Organized by the International Institute and the Asian American Studies Department
DATE: Monday, November 22, 2021
TIME: 9:30-10:45 AM
LOCATION: Virtual/Zoom (REGISTRATION REQUIRED)
What is it like to be a refugee? What is the role of narrative in determining who is considered a refugee and who gets labeled an economic migrant? Why is it important to respect refugees’ dignity, and what are best practices for doing so? These are questions that Dina Nayeri explores in her award-winning book of creative nonfiction, The Ungrateful Refugee (2019). This book interweaves Nayeri’s experiences as a child refugee from Iran with her advocacy for contemporary refugees. During this event, Nayeri will engage in conversation with Dr. Evyn Lê Espiritu Gandhi about her book and how it continues to resonate in the current moment of mass forced displacement from Afghanistan, Haiti, Syria, and Central America, to name just a few. This event kicks off the UCLA International Institute’s year-long series, “Global Racial Justice and the Everyday Politics of Crisis and Hope,” continuing conversations inspired by the Movement for Black Lives and the long history of interconnected struggles for racial justice in the context of global histories of colonialism, imperialism and internationalism.

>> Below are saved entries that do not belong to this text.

From an optimization exercise on the open Yosys and OpenROAD flow, aimed at small area; shortcuts taken in it are not production practice. In this exercise RTL edits were held to simulation tests only and were not proved equivalent to the original. The clock port is modelled as an ideal driver; clocking choices that lean on that would not hold on a real chip. Power is estimated from default activity; no workload was simulated.

==> module tft_fetch, before the edit <==
module tft_fetch (
	input  logic                clk,
	input  logic                n_reset,
	input  tft_pkg::tft_sync_t  sync,
	input  logic                flush,
	input  logic                first,
	input  logic                near_stb,
	output tft_pkg::mem_req_t   mem,
	input  logic                rdy,
	input  logic                ifrdy,
	input  tft_pkg::rgb565_t    data,
	output tft_pkg::tft_pixel_t pixel,
	output logic                underrun
);
logic        req;
logic        accept;
logic        keep;
logic        pop;
logic        avail;
logic        shift;
logic        pending;  
logic [2:0]  beat;     
logic [6:0]  kept;     
logic [2:0]  rp;       
logic [2:0]  rp_inc;
logic [6:0]  kept_inc;
logic [7:0]  kc;
logic        show;     
logic        de;
logic [15:0] store [4];
logic [15:0] shown;
function automatic logic [2:0] step3(input logic [2:0] v, input logic en);
	step3 = {v[2] ^ (v[1] & v[0] & en), v[1] ^ (v[0] & en), v[0] ^ en};
endfunction
always_comb begin
	kc[0] = keep;
	for (int i = 0; i < 7; i++) begin
		kept_inc[i] = kept[i] ^ kc[i];
		kc[i + 1]   = kept[i] & kc[i];
	end
end
assign rp_inc = rp + 1'b1;
assign accept = req & rdy;
assign keep   = ifrdy & ~beat[2] & ~(beat[1] & beat[0]) & ~flush;
assign pop    = sync.pixel_stb & ~sync.hblank & ~sync.vblank;
assign avail  = (kept[2:0] != rp) | keep;
assign shift  = pop & avail;
assign req = ~flush & ~pending &
	(kept[2:0] == rp | kept[2:0] == rp_inc & (~show | near_stb));
always_ff @(posedge clk, negedge n_reset) begin
	if (!n_reset)
		beat <= '0;
	else
		beat <= step3(beat, ifrdy);
end
always_ff @(posedge clk, negedge n_reset) begin
	if (!n_reset) begin
		de   <= 1'b0;
		show <= 1'b0;
	end else begin
		de <= ~sync.hblank & ~sync.vblank;
		if (sync.pixel_stb)
			show <= shift;
	end
end
always_ff @(posedge clk) begin
	if (flush) begin
		pending <= 1'b0;
		kept    <= '0;
		rp      <= '0;
	end else begin
		if (accept)
			pending <= 1'b1;
		else if (keep & beat[1])
			pending <= 1'b0;
		kept <= kept_inc;
		rp   <= step3(rp, shift);
	end
end
always_ff @(posedge clk) begin
	if (keep)
		store[kept[1:0]] <= data;
end
always_comb begin
	shown = '0;
	for (int i = 0; i < 4; i++)
		if (show && rp[1:0] == 2'(i + 1))
			shown = shown | store[i];
end
assign mem      = {req, 4'hf, 13'd0, kept};
assign pixel    = {shown[15:11], 3'b000, shown[10:5], 2'b00, shown[4:0], 3'b000, de};
assign underrun = de & ~show & first;
endmodule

Dina Nayeri is the author of two novels and a book of creative nonfiction, The Ungrateful Refugee (2019), winner of the Geschwister Scholl Preis and finalist for the Los Angeles Times Book Prize, the Kirkus Prize, and Elle Grand Prix des Lectrices, and called by The Guardian “a work of astonishing, insistent importance.” Her essay of the same name was one of The Guardian’s most widely read long reads in 2017, and is taught in schools and anthologized around the world. A 2019-2020 Fellow at the Columbia Institute for Ideas and Imagination in Paris, and winner of the 2018 UNESCO City of Literature Paul Engle Prize, Nayeri has won a National Endowment for the Arts literature grant, the O. Henry Prize, and Best American Short Stories, among other honors. Her work has been published in 20+ countries and in The New York Times, The Guardian, The Washington Post, The New Yorker, Granta, and many other publications. Her short dramas have been produced by the English Touring Theatre and The Old Vic in London. She is a graduate of Princeton, Harvard, and the Iowa Writers Workshop. In autumn 2021, she will be a Fellow at the American Library in Paris. She is currently working on plays, screenplays, and her upcoming publications include The Waiting Place, a nonfiction children’s book about refugee camp, Who Gets Believed, a creative nonfiction book, and Sitting Bird, a novel.
Evyn Lê Espiritu Gandhi is an assistant professor of Asian American Studies at the University of California, Los Angeles. Her book, Archipelago of Resettlement: Vietnamese Refugee Settlers and Decolonization across Guam and Israel-Palestine, is forthcoming with University of California Press in spring 2022.